Stored data:
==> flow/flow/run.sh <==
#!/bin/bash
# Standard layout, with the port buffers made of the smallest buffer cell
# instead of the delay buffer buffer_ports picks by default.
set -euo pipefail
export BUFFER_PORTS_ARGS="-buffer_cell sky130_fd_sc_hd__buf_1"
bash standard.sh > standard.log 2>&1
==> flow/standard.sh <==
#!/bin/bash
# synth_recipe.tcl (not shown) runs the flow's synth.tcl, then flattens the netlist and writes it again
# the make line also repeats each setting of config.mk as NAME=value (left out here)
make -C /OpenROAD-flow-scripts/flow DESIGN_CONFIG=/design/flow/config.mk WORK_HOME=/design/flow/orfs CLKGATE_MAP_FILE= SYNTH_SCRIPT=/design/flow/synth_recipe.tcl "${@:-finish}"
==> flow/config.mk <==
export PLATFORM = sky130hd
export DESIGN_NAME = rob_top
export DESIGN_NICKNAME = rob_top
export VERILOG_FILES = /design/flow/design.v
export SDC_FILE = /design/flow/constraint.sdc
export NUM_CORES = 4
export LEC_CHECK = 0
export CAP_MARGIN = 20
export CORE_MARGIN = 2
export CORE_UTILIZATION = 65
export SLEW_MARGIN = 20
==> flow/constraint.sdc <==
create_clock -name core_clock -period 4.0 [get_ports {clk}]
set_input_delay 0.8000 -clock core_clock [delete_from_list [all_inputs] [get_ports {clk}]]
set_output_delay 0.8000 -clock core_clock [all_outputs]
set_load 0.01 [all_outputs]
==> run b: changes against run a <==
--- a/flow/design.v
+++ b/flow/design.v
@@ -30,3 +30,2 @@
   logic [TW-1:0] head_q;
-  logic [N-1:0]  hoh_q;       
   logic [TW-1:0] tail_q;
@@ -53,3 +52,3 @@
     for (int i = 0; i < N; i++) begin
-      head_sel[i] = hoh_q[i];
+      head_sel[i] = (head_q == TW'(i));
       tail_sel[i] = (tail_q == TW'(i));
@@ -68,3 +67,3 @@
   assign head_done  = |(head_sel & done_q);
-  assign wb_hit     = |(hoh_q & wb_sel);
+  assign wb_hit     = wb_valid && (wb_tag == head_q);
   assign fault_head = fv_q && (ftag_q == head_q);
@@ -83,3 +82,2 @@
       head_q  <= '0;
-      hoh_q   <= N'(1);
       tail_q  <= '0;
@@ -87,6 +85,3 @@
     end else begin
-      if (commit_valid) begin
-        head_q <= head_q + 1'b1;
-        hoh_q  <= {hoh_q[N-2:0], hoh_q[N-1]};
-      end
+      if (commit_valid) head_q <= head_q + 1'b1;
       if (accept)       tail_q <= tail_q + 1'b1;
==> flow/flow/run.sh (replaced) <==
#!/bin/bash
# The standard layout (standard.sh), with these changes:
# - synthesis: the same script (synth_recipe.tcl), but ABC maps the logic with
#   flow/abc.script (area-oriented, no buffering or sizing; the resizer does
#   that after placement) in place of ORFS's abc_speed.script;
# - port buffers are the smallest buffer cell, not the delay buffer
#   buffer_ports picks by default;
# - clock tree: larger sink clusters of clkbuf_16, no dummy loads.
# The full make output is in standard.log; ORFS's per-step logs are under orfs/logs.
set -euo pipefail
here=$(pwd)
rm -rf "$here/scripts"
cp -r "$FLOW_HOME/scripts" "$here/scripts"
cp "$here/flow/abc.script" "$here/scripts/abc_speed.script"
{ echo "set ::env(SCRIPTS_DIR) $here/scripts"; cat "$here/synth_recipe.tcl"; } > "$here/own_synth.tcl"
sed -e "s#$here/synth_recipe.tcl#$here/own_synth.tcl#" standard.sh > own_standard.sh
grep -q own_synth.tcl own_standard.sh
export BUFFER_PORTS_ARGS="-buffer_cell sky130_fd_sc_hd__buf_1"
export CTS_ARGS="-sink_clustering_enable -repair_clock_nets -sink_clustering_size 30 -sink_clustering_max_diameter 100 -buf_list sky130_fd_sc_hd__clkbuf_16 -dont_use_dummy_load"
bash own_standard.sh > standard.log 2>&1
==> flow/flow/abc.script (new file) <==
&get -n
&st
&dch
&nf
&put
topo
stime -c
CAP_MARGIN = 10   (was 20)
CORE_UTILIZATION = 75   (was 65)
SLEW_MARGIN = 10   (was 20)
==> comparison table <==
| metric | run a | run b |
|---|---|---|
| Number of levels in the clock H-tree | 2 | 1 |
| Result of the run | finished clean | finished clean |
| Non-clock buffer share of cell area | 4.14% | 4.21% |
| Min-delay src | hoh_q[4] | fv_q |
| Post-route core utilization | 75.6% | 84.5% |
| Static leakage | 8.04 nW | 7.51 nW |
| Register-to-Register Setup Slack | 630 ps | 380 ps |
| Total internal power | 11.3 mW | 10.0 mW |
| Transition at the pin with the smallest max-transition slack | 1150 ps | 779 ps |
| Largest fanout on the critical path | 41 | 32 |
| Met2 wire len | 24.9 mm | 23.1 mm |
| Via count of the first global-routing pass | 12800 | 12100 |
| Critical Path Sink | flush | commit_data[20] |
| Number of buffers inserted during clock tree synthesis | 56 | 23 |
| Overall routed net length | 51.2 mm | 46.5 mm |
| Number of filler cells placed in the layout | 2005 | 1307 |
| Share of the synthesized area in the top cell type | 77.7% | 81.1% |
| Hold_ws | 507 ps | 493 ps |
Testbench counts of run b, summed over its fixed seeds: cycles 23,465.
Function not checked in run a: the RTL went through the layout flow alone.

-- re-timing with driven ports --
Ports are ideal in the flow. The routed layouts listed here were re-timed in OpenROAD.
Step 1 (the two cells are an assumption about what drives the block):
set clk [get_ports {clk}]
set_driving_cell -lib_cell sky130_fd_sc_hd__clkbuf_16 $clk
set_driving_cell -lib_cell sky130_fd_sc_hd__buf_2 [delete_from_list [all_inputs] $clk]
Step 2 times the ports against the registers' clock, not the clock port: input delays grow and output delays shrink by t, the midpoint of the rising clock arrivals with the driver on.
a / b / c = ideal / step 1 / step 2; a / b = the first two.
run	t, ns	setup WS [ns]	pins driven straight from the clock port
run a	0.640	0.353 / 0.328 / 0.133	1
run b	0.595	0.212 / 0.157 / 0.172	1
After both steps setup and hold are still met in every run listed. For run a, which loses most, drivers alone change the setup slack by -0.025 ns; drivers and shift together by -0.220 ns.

§ What to work on:
Retype exactly the lines above, from the one with "Ports are ideal" through the one with "set_driving_cell -lib_cell sky130_fd_sc_hd__buf_2", inclusive.

§ Output for this task:
Ports are ideal in the flow. The routed layouts listed here were re-timed in OpenROAD.
Step 1 (the two cells are an assumption about what drives the block):
set clk [get_ports {clk}]
set_driving_cell -lib_cell sky130_fd_sc_hd__clkbuf_16 $clk
set_driving_cell -lib_cell sky130_fd_sc_hd__buf_2 [delete_from_list [all_inputs] $clk]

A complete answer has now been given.